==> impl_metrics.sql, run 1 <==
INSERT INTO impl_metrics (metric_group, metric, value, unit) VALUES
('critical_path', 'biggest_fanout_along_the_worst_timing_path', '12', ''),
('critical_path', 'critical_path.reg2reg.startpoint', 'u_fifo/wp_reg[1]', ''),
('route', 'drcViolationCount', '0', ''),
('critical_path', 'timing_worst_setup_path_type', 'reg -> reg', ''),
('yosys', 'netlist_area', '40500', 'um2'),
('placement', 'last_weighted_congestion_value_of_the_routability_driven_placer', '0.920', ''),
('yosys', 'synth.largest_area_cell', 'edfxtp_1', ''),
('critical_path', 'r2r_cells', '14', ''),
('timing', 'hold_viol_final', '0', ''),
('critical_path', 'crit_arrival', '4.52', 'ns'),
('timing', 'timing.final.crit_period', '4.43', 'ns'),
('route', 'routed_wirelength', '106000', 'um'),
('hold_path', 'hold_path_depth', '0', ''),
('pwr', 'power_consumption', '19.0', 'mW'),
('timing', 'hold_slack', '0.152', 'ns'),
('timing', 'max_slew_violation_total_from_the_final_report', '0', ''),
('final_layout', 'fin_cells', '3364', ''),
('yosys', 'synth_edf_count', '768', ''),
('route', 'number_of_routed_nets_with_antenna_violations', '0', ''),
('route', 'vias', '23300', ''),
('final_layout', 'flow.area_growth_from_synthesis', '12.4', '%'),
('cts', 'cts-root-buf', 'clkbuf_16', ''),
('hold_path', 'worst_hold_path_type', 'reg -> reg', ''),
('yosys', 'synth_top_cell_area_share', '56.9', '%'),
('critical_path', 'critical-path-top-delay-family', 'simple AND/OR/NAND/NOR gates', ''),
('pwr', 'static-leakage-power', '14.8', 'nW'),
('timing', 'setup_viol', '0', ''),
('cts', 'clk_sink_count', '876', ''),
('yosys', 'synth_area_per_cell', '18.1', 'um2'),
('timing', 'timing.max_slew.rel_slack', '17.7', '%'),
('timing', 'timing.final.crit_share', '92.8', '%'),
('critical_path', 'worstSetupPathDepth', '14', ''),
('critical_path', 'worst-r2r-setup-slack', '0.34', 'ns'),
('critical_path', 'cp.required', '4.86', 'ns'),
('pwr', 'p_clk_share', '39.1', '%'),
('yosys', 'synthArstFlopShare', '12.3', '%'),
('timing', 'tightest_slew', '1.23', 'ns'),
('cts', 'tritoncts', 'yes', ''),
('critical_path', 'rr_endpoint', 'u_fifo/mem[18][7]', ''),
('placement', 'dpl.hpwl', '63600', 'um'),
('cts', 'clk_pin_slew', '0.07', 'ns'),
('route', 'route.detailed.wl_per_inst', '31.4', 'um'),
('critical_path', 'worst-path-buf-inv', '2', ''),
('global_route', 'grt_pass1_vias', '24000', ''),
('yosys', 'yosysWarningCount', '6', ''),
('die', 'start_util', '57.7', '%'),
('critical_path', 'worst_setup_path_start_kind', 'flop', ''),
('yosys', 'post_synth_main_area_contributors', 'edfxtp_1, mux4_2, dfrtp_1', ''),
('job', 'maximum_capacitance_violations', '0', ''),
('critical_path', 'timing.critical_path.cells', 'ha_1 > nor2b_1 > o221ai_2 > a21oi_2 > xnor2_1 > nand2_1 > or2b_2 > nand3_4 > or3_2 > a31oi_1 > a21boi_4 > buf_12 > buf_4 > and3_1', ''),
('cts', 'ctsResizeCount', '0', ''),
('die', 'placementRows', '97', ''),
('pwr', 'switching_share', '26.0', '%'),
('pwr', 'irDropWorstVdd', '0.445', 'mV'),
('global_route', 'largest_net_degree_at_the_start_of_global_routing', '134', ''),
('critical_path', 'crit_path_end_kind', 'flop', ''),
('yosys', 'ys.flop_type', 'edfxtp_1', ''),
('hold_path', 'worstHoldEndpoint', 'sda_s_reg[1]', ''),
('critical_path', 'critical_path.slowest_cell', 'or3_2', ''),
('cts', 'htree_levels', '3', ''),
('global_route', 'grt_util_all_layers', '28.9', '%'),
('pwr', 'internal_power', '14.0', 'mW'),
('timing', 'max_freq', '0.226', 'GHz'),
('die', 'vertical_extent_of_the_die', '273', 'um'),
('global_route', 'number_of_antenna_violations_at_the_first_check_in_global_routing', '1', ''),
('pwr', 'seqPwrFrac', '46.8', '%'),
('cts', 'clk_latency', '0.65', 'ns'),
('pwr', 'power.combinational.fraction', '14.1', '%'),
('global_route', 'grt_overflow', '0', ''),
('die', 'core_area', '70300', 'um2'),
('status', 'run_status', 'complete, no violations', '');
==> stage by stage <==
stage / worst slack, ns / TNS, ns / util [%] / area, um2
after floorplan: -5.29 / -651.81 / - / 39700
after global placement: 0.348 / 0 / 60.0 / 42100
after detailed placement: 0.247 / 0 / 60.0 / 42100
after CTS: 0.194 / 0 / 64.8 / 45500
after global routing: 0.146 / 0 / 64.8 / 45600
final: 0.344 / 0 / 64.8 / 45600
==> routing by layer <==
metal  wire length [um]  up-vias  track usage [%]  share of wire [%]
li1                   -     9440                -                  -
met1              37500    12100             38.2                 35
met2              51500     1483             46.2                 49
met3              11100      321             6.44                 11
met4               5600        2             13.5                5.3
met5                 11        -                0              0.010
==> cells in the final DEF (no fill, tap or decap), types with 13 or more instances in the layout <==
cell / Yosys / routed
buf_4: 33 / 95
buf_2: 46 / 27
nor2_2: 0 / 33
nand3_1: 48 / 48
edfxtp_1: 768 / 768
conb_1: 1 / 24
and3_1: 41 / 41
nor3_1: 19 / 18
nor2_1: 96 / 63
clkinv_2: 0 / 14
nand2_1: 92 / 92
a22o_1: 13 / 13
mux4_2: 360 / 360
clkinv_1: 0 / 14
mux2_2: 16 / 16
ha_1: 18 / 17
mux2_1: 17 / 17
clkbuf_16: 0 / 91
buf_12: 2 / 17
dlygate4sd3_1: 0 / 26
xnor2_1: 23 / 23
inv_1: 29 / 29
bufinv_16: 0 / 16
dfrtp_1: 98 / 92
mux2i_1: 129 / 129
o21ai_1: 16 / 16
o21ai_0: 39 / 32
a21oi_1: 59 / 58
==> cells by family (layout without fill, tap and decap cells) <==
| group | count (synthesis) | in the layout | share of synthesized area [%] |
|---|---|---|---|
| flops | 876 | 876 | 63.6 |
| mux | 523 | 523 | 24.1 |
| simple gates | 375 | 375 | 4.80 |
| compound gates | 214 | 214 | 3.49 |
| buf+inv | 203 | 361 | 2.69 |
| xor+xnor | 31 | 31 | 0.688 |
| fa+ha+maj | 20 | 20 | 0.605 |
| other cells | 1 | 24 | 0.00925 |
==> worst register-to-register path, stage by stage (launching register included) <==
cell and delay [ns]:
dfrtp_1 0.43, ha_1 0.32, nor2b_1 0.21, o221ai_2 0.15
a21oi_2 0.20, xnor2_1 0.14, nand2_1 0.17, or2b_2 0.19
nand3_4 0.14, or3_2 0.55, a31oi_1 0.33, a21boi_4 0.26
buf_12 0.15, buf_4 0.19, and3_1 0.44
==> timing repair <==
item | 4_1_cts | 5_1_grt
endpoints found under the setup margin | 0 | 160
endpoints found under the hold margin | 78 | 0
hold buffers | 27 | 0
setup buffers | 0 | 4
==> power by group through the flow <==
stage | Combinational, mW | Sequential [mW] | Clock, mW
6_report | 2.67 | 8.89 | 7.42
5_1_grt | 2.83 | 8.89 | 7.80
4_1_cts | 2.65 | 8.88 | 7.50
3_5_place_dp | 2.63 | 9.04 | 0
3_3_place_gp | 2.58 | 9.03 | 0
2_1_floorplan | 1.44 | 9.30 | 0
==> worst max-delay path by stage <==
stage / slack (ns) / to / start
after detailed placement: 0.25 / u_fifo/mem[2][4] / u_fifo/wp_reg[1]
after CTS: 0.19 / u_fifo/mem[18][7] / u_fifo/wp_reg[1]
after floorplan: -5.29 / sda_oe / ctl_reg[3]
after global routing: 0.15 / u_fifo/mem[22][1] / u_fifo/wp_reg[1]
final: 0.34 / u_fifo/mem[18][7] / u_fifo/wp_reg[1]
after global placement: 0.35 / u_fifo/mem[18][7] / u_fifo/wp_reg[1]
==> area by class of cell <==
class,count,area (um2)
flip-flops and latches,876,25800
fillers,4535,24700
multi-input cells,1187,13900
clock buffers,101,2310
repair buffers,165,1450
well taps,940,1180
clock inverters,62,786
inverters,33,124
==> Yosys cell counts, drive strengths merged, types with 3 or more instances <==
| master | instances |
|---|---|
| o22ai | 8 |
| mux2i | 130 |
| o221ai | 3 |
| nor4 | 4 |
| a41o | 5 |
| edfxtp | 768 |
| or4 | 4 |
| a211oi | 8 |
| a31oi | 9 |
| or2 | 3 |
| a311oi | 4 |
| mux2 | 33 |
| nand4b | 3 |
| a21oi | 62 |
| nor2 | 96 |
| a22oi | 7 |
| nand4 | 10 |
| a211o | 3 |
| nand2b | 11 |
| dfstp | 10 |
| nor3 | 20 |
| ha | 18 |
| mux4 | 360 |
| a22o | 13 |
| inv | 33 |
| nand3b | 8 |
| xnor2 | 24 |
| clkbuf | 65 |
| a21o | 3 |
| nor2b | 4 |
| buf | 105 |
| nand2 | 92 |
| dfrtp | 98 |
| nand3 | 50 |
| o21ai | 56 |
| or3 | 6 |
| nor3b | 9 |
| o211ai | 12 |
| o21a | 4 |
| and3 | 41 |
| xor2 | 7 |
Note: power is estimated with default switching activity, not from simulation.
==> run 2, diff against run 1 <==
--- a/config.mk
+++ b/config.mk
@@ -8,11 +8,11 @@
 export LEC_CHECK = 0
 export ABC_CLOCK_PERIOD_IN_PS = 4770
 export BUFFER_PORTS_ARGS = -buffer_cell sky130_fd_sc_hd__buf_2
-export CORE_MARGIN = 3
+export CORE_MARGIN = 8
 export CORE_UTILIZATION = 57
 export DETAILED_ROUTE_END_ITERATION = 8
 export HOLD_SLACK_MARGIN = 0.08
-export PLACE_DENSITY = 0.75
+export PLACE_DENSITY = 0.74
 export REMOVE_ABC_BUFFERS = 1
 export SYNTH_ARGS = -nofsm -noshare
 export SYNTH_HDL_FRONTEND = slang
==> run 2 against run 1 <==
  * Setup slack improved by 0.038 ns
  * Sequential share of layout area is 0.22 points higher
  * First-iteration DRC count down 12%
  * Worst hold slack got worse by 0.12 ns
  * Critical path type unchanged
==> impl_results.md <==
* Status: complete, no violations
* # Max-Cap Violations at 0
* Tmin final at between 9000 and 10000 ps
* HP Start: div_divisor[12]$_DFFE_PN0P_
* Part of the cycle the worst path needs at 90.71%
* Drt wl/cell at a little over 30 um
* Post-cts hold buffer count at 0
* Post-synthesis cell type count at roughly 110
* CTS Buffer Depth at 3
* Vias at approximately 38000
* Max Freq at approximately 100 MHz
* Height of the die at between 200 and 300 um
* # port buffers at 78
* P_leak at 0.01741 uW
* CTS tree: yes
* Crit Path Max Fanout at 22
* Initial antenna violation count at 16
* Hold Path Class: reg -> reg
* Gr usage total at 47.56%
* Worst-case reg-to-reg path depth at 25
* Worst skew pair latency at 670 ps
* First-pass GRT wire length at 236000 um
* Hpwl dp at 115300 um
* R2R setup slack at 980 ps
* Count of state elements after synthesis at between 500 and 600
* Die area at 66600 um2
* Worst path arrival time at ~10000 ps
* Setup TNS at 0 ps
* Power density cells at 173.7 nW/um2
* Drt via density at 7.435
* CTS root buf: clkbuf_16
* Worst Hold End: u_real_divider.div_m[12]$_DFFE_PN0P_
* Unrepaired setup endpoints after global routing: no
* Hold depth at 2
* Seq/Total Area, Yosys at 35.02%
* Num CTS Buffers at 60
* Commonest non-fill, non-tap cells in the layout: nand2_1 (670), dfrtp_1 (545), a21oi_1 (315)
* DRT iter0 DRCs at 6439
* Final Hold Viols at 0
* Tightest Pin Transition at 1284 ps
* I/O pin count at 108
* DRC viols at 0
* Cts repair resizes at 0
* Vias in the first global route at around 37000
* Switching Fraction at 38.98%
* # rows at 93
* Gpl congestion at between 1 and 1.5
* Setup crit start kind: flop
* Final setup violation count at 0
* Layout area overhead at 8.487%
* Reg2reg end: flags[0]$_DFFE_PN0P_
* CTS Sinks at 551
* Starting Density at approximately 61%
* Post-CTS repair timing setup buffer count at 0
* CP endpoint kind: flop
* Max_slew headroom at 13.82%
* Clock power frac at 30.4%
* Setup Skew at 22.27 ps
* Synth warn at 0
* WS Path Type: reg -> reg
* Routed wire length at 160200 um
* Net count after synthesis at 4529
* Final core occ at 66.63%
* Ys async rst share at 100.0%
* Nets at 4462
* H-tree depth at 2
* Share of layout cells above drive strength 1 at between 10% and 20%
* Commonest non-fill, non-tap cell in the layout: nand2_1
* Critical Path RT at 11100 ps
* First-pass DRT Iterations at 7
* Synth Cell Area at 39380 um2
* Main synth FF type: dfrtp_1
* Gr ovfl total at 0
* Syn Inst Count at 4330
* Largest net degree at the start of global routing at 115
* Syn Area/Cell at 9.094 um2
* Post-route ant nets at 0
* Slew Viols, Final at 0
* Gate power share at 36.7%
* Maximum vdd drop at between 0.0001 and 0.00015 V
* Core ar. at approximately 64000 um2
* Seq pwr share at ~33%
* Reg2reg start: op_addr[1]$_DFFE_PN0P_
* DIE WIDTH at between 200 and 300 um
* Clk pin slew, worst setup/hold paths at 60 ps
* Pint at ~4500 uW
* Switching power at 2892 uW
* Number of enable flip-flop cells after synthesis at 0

· · · ·

◆ Work request: Your answer consists solely of the lines from the top of the records above through the line that contains "('critical_path', 'timing_worst_setup_path_type', 'reg", each echoed exactly.

◆ Solution to the exercise:
==> impl_metrics.sql, run 1 <==
INSERT INTO impl_metrics (metric_group, metric, value, unit) VALUES
('critical_path', 'biggest_fanout_along_the_worst_timing_path', '12', ''),
('critical_path', 'critical_path.reg2reg.startpoint', 'u_fifo/wp_reg[1]', ''),
('route', 'drcViolationCount', '0', ''),
('critical_path', 'timing_worst_setup_path_type', 'reg -> reg', ''),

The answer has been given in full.